__Exercise directions__. Nothing but the lines from the one with "[routing by layer]" down to the one with "xor2_1 | 4 | 4 |" should be returned, exactly and with both ends included, from the material below.

__Available data__.

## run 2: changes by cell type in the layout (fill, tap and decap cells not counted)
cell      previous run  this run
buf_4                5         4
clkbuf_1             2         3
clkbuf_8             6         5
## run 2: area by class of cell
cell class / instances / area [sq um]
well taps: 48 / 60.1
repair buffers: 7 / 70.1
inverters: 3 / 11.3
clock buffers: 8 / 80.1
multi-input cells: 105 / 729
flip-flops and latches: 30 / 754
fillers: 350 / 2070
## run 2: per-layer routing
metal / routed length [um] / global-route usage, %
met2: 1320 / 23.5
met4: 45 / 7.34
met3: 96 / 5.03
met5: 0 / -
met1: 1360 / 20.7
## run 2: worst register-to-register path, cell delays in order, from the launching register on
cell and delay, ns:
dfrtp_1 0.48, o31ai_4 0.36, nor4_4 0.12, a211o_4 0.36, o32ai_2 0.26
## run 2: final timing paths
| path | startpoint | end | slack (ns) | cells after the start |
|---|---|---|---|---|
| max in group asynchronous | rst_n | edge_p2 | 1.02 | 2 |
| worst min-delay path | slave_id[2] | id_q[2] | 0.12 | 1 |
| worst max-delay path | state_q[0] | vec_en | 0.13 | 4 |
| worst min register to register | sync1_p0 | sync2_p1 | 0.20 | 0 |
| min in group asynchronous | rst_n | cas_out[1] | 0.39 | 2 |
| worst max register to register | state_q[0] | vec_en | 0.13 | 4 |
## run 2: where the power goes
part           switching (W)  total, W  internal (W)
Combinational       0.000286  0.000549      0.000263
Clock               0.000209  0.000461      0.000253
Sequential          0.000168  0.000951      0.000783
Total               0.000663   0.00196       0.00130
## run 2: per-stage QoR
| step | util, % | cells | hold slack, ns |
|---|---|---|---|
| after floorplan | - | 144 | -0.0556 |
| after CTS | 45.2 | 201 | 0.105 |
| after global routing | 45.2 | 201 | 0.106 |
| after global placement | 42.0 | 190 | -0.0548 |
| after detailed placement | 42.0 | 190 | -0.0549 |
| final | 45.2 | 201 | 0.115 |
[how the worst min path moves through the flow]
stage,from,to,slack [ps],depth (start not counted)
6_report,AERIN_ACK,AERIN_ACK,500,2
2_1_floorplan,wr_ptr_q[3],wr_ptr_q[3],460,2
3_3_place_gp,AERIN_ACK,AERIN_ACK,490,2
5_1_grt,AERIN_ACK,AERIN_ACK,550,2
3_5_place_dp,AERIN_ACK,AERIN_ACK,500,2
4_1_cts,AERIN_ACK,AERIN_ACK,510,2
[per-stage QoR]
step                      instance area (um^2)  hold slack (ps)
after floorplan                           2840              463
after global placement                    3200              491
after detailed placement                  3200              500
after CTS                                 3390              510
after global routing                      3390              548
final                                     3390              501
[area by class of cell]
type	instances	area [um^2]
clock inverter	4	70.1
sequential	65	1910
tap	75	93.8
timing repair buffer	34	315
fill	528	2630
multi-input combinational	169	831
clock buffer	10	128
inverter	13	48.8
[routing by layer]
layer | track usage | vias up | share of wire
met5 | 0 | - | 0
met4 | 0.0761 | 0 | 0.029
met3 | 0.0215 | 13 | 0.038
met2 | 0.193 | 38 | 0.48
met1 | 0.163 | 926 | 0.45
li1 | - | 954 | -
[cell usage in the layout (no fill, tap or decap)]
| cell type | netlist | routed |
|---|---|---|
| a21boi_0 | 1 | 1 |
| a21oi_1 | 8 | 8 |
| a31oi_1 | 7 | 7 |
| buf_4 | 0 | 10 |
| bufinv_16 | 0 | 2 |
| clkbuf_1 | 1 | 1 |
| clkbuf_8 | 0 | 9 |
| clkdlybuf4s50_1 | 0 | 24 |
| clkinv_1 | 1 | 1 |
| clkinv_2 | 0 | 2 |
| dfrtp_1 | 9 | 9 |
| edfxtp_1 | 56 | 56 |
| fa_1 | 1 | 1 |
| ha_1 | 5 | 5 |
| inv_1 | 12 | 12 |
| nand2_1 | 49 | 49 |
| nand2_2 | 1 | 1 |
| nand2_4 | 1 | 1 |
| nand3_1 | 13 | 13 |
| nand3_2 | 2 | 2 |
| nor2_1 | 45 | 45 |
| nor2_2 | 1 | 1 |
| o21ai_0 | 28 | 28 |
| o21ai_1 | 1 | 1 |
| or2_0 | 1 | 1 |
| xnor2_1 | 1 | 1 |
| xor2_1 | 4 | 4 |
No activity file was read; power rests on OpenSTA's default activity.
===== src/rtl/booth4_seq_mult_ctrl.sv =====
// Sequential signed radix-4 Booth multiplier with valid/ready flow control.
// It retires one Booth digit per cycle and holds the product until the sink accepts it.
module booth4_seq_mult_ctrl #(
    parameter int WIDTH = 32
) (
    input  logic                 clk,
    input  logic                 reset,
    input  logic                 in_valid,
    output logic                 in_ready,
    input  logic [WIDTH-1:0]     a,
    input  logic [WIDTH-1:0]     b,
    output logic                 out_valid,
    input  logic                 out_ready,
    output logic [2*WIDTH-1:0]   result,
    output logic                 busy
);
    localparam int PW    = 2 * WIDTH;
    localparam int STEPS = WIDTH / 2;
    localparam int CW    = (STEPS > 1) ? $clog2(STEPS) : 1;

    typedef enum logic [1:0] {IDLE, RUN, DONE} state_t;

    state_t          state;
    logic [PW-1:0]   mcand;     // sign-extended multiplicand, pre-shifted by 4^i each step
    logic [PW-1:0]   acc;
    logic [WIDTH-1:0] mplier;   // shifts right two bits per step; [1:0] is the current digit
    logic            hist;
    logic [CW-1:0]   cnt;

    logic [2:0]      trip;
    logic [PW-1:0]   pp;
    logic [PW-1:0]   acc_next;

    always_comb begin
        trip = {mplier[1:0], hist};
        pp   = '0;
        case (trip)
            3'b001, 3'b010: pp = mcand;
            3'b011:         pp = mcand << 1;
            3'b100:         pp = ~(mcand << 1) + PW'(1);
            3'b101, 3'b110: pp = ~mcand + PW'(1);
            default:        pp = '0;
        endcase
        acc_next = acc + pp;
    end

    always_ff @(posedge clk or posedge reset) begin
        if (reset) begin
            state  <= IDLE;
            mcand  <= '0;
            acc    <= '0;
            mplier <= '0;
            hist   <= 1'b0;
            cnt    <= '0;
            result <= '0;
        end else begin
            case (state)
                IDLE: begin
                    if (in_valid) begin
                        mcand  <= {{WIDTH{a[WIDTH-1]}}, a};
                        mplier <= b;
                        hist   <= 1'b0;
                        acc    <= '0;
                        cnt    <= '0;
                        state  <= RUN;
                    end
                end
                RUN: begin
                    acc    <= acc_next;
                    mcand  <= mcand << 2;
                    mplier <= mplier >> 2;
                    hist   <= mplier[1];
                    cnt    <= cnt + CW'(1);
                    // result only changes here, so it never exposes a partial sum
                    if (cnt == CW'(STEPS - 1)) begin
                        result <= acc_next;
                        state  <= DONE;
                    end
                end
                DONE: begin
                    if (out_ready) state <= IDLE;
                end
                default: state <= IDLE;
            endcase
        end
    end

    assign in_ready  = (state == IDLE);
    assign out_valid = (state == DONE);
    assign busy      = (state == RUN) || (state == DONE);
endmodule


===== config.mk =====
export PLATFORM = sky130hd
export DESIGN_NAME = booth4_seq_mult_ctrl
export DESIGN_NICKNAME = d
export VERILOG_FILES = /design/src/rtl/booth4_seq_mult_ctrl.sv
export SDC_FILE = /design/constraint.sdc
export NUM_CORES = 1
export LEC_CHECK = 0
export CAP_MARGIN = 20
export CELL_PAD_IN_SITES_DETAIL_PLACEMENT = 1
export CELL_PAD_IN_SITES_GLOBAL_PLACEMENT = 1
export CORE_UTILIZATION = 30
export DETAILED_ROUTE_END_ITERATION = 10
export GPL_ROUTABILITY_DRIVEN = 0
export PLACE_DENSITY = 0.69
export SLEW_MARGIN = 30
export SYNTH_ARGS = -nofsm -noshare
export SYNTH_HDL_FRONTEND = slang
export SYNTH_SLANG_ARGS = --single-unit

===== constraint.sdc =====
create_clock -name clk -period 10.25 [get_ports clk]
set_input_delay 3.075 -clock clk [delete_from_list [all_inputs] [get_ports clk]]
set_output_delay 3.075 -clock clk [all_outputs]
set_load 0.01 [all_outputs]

---

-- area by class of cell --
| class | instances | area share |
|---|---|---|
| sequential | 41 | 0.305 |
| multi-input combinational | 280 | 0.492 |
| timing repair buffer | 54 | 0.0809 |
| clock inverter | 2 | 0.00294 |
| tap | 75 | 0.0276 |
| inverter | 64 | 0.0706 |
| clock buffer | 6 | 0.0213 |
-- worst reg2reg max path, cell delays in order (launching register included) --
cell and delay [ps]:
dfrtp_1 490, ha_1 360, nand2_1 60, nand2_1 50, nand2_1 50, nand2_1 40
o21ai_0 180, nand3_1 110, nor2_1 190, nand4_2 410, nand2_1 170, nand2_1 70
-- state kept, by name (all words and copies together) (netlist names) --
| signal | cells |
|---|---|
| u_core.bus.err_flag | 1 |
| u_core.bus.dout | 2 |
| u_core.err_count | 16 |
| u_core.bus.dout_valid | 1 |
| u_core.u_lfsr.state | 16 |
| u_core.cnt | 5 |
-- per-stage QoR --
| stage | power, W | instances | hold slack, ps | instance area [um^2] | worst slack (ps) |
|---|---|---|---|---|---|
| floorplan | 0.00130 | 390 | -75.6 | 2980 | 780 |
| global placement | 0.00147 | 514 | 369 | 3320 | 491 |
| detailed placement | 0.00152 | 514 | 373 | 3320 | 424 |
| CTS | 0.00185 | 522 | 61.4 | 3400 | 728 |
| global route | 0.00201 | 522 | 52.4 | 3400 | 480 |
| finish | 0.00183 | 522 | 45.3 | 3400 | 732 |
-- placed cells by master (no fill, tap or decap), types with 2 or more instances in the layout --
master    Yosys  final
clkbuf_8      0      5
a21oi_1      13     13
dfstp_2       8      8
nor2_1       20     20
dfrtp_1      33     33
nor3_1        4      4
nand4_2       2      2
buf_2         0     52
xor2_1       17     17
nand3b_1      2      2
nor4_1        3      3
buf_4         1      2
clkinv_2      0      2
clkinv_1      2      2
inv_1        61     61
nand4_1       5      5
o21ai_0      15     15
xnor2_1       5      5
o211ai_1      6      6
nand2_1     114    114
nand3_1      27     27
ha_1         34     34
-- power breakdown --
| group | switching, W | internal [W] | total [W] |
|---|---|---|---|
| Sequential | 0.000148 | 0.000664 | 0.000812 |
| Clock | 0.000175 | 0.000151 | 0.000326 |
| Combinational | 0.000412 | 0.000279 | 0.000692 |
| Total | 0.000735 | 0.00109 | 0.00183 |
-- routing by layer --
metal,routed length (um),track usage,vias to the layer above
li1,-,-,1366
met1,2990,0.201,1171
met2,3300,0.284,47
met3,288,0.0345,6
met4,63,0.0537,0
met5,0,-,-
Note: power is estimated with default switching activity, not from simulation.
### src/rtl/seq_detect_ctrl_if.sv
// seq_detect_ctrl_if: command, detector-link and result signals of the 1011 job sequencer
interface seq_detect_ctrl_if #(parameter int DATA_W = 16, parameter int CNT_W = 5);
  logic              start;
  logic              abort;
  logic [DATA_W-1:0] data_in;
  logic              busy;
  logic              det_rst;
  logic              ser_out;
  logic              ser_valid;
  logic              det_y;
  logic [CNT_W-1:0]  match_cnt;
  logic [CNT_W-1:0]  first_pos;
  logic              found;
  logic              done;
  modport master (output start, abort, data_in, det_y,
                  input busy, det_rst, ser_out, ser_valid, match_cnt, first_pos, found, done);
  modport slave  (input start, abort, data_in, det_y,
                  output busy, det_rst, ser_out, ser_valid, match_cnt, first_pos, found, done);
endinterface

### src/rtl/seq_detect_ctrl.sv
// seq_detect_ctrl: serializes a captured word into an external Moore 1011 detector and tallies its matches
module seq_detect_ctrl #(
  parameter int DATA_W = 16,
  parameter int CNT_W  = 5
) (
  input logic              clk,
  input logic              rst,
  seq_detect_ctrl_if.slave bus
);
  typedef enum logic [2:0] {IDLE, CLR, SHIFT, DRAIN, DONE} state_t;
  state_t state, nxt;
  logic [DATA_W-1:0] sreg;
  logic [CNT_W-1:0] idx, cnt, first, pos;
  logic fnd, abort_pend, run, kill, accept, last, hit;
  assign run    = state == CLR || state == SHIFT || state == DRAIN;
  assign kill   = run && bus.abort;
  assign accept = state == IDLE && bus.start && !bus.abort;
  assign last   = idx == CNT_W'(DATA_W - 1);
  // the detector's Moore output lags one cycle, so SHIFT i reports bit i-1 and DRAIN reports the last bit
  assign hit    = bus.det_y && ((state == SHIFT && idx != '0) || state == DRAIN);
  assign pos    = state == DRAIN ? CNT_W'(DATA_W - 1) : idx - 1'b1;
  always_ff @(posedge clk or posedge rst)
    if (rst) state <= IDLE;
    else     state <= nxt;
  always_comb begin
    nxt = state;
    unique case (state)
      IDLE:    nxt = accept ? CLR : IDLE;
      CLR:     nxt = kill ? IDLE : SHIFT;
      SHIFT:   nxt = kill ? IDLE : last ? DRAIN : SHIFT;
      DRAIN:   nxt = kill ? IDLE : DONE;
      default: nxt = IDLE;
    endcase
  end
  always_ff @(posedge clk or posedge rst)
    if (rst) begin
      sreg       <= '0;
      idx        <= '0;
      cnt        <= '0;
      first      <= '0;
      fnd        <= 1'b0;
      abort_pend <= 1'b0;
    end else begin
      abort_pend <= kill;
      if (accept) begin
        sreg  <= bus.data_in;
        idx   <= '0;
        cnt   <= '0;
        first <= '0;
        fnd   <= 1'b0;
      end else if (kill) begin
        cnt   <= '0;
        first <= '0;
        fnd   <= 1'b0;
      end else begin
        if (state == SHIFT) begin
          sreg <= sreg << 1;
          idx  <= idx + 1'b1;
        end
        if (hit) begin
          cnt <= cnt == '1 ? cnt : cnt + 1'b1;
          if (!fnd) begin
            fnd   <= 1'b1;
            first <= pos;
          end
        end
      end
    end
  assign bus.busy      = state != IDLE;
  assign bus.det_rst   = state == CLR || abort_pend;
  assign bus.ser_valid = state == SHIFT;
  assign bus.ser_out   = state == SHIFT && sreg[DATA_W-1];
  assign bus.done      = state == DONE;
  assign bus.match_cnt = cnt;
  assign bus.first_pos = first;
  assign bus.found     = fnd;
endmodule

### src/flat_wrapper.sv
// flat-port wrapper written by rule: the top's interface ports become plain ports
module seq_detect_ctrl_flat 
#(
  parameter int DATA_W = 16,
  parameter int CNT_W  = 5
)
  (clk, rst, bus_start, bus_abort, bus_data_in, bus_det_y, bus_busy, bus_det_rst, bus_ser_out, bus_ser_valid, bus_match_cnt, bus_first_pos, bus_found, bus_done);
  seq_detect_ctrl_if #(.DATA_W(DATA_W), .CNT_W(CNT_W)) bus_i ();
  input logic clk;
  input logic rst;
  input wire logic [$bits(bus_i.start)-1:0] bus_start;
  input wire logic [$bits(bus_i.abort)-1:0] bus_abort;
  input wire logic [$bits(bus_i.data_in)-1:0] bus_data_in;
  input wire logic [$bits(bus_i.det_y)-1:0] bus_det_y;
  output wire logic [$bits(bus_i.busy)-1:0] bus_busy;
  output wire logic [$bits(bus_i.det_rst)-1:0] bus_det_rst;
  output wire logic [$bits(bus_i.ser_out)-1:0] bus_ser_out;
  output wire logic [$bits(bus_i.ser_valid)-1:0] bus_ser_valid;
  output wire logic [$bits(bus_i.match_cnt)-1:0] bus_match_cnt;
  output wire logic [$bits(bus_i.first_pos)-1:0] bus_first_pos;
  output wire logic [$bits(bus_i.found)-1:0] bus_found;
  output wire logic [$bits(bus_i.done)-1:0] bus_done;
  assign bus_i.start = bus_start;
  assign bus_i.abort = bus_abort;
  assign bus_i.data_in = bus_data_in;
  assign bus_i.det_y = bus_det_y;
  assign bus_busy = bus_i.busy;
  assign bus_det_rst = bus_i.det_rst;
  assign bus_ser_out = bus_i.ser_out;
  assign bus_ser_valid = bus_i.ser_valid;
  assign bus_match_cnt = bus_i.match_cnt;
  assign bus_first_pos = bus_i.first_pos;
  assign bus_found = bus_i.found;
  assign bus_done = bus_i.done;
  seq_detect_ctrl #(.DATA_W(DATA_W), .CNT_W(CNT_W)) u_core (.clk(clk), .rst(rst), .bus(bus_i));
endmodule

__Expected answer__.
[routing by layer]
layer | track usage | vias up | share of wire
met5 | 0 | - | 0
met4 | 0.0761 | 0 | 0.029
met3 | 0.0215 | 13 | 0.038
met2 | 0.193 | 38 | 0.48
met1 | 0.163 | 926 | 0.45
li1 | - | 954 | -
[cell usage in the layout (no fill, tap or decap)]
| cell type | netlist | routed |
|---|---|---|
| a21boi_0 | 1 | 1 |
| a21oi_1 | 8 | 8 |
| a31oi_1 | 7 | 7 |
| buf_4 | 0 | 10 |
| bufinv_16 | 0 | 2 |
| clkbuf_1 | 1 | 1 |
| clkbuf_8 | 0 | 9 |
| clkdlybuf4s50_1 | 0 | 24 |
| clkinv_1 | 1 | 1 |
| clkinv_2 | 0 | 2 |
| dfrtp_1 | 9 | 9 |
| edfxtp_1 | 56 | 56 |
| fa_1 | 1 | 1 |
| ha_1 | 5 | 5 |
| inv_1 | 12 | 12 |
| nand2_1 | 49 | 49 |
| nand2_2 | 1 | 1 |
| nand2_4 | 1 | 1 |
| nand3_1 | 13 | 13 |
| nand3_2 | 2 | 2 |
| nor2_1 | 45 | 45 |
| nor2_2 | 1 | 1 |
| o21ai_0 | 28 | 28 |
| o21ai_1 | 1 | 1 |
| or2_0 | 1 | 1 |
| xnor2_1 | 1 | 1 |
| xor2_1 | 4 | 4 |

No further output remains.